**Provided data**
= = =

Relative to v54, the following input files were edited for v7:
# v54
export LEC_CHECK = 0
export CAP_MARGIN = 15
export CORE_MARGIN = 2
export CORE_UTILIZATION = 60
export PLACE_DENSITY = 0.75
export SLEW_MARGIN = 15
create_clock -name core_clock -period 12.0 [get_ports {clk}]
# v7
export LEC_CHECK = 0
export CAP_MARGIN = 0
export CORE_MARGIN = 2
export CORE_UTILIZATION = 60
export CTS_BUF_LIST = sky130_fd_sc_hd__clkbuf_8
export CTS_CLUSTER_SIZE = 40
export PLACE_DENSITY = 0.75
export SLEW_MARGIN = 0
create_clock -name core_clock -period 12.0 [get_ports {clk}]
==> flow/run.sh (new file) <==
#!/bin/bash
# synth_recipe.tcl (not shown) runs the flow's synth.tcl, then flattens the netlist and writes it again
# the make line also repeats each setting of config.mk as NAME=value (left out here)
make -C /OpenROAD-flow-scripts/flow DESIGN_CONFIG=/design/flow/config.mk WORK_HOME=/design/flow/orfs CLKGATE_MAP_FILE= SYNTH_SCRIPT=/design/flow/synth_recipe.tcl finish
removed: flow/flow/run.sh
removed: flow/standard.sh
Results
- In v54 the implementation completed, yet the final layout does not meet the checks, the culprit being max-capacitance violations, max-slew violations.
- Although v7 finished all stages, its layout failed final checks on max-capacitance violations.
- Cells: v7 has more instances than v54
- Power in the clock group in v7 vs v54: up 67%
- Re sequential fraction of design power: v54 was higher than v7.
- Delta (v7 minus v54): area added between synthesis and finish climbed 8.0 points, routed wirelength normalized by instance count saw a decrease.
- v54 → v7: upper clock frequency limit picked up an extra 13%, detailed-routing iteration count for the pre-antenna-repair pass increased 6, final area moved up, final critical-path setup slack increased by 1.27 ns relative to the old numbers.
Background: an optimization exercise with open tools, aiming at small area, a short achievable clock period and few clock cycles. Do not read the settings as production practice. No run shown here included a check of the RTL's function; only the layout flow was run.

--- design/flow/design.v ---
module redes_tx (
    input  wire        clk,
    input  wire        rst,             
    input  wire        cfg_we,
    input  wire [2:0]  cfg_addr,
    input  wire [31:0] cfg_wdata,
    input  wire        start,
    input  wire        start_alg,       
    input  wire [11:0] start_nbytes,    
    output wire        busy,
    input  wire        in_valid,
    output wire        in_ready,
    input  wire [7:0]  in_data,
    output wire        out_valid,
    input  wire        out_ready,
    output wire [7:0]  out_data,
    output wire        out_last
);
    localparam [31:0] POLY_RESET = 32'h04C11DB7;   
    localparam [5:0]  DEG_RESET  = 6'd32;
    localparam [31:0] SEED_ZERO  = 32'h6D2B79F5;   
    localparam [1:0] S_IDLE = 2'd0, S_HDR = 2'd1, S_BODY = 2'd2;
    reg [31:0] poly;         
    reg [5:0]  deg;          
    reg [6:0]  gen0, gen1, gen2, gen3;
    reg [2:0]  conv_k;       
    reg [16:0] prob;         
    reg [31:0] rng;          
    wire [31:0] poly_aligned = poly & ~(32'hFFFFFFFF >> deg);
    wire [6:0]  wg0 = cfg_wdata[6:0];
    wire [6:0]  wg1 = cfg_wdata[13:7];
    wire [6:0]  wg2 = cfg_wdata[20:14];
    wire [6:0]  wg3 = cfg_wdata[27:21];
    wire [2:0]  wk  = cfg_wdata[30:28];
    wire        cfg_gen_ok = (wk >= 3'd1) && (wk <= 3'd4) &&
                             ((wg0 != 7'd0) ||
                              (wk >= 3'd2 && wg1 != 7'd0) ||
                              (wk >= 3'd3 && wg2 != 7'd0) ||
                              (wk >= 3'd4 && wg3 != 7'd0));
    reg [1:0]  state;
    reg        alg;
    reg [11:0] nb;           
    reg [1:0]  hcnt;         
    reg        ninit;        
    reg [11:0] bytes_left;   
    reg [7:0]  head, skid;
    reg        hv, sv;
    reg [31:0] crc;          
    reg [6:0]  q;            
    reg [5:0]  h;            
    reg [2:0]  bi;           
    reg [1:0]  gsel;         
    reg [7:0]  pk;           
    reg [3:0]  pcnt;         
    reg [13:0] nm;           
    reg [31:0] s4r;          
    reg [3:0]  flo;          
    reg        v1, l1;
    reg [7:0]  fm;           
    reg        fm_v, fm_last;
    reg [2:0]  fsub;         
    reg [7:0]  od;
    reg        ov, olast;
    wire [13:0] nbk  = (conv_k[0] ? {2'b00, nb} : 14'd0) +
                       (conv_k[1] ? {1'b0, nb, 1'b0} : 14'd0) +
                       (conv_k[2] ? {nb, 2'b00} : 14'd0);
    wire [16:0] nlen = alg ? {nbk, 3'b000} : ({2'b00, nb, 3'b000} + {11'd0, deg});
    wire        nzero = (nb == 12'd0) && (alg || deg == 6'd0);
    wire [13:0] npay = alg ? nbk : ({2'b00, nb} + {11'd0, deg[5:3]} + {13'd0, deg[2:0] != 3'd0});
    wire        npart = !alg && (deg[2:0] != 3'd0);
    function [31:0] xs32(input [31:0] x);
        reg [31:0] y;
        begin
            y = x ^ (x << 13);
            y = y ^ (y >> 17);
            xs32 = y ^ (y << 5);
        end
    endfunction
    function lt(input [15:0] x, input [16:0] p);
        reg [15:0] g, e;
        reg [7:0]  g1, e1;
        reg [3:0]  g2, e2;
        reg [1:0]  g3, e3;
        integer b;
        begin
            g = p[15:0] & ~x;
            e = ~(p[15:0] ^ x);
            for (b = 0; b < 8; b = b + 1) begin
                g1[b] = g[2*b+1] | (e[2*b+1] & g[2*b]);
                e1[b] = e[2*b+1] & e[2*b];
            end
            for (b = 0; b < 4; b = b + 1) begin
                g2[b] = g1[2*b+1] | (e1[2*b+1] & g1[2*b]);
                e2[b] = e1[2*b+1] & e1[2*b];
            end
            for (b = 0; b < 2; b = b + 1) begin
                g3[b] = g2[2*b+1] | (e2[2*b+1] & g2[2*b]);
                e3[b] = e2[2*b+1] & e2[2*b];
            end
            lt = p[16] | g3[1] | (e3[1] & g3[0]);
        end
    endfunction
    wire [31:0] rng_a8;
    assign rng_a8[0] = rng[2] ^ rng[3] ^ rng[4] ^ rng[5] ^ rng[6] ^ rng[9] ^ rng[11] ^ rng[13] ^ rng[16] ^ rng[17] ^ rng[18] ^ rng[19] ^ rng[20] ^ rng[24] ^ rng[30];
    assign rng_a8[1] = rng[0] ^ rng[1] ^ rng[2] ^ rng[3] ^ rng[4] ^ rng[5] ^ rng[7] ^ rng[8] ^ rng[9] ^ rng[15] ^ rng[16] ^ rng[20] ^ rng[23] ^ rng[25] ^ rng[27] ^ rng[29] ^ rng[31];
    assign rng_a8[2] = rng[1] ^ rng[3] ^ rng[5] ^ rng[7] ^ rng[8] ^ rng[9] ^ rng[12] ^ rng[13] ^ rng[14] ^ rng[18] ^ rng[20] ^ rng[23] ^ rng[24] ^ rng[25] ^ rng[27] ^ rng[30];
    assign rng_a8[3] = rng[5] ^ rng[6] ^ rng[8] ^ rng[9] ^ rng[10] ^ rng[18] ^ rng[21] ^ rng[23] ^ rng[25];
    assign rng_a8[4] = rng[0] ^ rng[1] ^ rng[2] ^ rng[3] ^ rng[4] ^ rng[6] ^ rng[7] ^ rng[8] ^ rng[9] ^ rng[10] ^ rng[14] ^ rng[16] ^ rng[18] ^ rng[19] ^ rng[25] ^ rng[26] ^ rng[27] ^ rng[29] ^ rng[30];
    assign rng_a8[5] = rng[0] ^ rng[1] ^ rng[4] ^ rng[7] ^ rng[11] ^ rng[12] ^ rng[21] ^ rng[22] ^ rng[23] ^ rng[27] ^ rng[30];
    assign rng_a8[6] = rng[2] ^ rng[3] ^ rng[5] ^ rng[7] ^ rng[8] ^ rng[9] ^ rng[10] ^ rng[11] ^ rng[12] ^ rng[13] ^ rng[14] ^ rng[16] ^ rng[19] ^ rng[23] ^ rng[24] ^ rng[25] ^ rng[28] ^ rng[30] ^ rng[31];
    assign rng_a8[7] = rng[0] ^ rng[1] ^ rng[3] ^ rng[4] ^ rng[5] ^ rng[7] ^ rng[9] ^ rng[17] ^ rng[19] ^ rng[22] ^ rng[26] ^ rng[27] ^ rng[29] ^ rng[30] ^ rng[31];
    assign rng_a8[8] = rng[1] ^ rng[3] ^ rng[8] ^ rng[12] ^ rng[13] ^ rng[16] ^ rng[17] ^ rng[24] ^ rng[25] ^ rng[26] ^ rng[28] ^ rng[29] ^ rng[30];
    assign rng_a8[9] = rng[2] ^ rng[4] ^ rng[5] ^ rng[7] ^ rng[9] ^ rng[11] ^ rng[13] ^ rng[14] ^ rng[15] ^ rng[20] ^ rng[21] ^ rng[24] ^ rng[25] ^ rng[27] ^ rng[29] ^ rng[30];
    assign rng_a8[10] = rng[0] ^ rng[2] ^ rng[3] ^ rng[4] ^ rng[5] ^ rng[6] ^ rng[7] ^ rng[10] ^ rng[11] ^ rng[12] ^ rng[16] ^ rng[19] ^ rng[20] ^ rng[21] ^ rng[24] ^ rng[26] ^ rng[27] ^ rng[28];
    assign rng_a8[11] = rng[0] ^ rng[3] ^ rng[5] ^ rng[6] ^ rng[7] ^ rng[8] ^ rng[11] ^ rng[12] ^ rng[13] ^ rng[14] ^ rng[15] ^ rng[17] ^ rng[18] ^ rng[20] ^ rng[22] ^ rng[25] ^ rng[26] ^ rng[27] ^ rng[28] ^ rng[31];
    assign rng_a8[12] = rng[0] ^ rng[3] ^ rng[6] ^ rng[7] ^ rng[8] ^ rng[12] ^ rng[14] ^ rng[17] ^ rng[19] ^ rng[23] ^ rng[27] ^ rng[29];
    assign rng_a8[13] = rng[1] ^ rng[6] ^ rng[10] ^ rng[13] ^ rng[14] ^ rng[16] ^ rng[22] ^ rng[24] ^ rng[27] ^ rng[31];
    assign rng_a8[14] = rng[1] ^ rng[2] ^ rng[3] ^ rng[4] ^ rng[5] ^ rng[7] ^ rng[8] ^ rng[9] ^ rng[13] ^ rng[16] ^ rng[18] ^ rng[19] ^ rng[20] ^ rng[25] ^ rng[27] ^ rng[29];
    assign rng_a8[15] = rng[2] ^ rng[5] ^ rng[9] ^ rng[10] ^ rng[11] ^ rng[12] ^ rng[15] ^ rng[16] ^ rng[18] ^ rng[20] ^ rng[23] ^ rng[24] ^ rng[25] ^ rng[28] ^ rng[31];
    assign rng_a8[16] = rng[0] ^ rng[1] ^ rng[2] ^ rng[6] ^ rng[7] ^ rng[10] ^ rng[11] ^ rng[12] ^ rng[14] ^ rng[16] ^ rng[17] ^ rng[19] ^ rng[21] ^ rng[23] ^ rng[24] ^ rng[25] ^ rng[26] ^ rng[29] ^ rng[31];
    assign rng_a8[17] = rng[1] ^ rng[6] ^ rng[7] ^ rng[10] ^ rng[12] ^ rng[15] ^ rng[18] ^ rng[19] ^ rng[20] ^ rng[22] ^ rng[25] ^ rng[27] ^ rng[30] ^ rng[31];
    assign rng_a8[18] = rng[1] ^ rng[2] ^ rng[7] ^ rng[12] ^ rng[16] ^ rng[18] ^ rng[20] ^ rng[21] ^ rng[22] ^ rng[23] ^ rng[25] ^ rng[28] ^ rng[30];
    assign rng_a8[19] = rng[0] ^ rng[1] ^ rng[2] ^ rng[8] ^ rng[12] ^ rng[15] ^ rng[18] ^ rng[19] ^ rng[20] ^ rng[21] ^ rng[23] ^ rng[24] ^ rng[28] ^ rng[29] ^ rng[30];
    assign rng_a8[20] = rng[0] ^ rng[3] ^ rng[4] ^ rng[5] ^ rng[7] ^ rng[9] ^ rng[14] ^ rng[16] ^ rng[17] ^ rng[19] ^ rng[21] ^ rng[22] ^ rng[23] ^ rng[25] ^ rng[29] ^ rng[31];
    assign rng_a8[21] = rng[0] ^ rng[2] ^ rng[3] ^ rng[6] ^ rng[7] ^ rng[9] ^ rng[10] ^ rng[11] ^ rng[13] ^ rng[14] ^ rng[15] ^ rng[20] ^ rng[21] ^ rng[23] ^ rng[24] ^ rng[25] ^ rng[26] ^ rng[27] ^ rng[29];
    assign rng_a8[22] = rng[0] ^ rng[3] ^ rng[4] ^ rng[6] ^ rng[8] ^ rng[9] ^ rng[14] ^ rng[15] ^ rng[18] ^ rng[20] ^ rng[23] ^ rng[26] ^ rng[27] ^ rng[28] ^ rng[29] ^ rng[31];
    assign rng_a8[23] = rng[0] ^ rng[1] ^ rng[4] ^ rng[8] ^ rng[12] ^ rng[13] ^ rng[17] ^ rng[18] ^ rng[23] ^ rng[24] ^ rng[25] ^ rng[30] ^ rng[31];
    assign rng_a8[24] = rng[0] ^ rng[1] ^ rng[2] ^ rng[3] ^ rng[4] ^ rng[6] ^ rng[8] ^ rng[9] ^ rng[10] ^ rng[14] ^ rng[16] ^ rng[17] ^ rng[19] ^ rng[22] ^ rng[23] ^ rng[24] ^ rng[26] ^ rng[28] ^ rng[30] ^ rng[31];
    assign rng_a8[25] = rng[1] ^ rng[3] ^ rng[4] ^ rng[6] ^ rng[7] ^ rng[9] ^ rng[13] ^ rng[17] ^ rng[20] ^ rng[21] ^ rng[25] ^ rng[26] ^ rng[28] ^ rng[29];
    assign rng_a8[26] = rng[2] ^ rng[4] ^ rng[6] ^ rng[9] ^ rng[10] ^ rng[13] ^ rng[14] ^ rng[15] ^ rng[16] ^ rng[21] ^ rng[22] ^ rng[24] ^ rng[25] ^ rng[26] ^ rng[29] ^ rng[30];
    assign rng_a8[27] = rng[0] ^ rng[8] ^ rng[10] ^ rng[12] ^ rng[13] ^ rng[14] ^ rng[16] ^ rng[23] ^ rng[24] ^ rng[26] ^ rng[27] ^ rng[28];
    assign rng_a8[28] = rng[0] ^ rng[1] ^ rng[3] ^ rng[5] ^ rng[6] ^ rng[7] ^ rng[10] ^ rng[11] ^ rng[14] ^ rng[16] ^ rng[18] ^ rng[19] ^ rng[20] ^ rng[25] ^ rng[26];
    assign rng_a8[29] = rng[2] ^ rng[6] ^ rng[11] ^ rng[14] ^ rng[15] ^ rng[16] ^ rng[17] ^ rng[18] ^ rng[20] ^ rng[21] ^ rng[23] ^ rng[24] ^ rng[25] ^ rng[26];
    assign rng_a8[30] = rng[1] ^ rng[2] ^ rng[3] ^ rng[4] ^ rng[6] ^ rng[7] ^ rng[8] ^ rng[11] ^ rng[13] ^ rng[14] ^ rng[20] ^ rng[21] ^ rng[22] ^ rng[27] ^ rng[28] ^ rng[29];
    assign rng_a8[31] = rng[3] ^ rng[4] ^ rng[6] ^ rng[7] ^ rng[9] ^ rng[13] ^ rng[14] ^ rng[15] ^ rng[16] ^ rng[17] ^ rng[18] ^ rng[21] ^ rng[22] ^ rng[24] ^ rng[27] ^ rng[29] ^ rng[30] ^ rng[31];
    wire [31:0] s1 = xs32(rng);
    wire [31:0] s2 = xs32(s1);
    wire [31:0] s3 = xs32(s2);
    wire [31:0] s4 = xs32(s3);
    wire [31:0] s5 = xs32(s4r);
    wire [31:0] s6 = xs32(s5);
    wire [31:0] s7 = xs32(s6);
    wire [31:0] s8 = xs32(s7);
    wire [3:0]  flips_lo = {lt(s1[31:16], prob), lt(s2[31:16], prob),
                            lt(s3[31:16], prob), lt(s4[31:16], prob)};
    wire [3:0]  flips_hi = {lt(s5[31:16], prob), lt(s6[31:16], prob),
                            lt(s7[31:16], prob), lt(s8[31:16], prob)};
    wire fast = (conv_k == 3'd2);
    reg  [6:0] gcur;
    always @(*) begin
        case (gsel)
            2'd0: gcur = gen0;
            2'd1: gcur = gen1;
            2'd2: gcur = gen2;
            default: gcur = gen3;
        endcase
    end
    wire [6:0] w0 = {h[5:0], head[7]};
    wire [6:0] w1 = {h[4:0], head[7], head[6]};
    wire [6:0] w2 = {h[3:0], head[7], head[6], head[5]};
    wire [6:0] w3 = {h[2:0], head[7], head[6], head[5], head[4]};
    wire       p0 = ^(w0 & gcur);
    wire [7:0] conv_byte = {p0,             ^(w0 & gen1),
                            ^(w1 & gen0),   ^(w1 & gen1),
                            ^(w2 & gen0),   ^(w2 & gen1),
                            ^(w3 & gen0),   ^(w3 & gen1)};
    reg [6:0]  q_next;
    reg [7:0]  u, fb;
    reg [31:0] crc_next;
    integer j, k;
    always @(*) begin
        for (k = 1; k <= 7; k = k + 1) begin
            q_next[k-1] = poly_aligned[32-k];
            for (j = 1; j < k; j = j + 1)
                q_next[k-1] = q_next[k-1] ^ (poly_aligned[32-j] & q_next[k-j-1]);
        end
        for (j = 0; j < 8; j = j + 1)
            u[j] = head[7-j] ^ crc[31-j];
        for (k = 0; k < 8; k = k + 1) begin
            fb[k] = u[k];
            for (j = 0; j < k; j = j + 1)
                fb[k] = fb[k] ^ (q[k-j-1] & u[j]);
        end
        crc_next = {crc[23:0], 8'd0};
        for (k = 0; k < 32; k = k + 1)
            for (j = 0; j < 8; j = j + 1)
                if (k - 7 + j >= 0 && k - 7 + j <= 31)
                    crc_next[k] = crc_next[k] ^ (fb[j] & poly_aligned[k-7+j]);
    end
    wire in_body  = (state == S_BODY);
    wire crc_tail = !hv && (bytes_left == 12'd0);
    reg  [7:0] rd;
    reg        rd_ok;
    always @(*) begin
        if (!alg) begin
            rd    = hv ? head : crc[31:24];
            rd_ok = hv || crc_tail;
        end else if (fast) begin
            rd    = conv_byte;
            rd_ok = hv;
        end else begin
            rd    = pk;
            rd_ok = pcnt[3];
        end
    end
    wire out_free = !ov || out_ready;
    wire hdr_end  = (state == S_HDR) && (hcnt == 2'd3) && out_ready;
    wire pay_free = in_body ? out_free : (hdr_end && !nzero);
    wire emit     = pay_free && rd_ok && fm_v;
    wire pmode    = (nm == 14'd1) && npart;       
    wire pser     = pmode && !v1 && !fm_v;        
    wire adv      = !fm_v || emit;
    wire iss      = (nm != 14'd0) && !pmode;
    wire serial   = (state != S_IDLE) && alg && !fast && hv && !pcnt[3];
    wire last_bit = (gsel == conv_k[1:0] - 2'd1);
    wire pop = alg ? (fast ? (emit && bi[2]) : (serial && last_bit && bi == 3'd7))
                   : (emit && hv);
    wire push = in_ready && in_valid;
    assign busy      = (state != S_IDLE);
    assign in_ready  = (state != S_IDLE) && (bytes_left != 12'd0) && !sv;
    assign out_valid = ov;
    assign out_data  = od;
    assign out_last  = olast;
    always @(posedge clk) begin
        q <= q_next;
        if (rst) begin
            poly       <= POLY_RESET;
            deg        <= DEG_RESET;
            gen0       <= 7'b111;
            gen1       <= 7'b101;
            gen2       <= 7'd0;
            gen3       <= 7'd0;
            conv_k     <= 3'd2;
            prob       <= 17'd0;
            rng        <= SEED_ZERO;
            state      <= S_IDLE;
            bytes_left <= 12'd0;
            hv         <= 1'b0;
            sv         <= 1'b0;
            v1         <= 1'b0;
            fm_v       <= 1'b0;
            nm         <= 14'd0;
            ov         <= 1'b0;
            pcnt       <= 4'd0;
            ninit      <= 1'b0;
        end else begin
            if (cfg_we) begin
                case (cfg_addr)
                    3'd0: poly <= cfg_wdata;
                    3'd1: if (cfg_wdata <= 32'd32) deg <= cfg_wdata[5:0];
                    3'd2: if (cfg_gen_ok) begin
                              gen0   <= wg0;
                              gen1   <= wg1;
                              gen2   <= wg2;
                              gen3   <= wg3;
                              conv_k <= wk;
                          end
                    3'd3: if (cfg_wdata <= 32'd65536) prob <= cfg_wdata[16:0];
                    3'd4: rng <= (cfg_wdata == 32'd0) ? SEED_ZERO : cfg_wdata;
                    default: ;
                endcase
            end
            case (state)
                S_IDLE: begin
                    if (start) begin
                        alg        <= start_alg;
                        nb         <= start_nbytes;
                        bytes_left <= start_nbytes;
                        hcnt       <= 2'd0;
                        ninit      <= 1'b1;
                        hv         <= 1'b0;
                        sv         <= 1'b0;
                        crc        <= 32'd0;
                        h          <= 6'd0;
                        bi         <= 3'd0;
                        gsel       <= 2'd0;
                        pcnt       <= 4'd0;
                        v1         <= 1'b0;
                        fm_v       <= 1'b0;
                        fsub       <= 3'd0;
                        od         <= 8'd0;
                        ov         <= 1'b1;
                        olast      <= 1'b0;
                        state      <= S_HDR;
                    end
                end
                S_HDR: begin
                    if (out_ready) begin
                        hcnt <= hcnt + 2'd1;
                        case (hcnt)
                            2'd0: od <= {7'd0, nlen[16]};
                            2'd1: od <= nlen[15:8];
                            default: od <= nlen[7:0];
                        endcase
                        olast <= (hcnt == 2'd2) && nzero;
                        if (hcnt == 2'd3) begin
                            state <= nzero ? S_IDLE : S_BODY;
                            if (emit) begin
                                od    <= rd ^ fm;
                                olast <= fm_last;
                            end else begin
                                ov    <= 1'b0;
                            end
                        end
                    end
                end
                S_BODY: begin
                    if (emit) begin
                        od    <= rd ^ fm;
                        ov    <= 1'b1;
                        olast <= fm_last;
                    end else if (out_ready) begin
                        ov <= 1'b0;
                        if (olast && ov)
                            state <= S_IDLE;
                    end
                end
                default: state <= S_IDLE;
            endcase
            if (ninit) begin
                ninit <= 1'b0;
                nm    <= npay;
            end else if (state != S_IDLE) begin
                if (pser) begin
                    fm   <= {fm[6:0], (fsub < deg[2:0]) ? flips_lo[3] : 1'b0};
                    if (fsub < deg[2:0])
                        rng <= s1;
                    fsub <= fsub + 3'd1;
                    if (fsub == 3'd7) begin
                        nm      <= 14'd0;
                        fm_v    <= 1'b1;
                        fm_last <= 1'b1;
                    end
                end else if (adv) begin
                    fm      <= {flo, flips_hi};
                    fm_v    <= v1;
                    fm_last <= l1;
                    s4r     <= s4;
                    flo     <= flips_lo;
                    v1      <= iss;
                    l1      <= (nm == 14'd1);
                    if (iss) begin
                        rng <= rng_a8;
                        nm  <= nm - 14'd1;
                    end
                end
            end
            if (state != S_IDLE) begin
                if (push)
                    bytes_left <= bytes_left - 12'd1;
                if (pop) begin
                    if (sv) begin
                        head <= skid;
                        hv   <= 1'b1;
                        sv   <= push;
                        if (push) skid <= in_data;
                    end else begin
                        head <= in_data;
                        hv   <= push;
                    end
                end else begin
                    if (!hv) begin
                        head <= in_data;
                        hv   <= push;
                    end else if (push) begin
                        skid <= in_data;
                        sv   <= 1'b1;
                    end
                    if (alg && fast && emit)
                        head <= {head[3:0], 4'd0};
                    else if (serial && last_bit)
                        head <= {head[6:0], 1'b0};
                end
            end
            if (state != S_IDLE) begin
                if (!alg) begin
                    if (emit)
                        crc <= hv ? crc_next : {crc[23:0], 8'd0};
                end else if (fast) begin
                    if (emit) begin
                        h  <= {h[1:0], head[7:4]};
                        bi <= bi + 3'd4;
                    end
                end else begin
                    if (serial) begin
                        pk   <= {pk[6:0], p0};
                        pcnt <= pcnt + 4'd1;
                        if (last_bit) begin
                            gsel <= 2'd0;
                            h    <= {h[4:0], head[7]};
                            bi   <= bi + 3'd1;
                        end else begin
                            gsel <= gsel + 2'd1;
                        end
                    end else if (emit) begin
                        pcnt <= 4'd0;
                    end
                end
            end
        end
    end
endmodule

= = =

**Brief**
What belongs in the answer is each line of the data that has the word "removed".

**Result of this task**
removed: flow/flow/run.sh
removed: flow/standard.sh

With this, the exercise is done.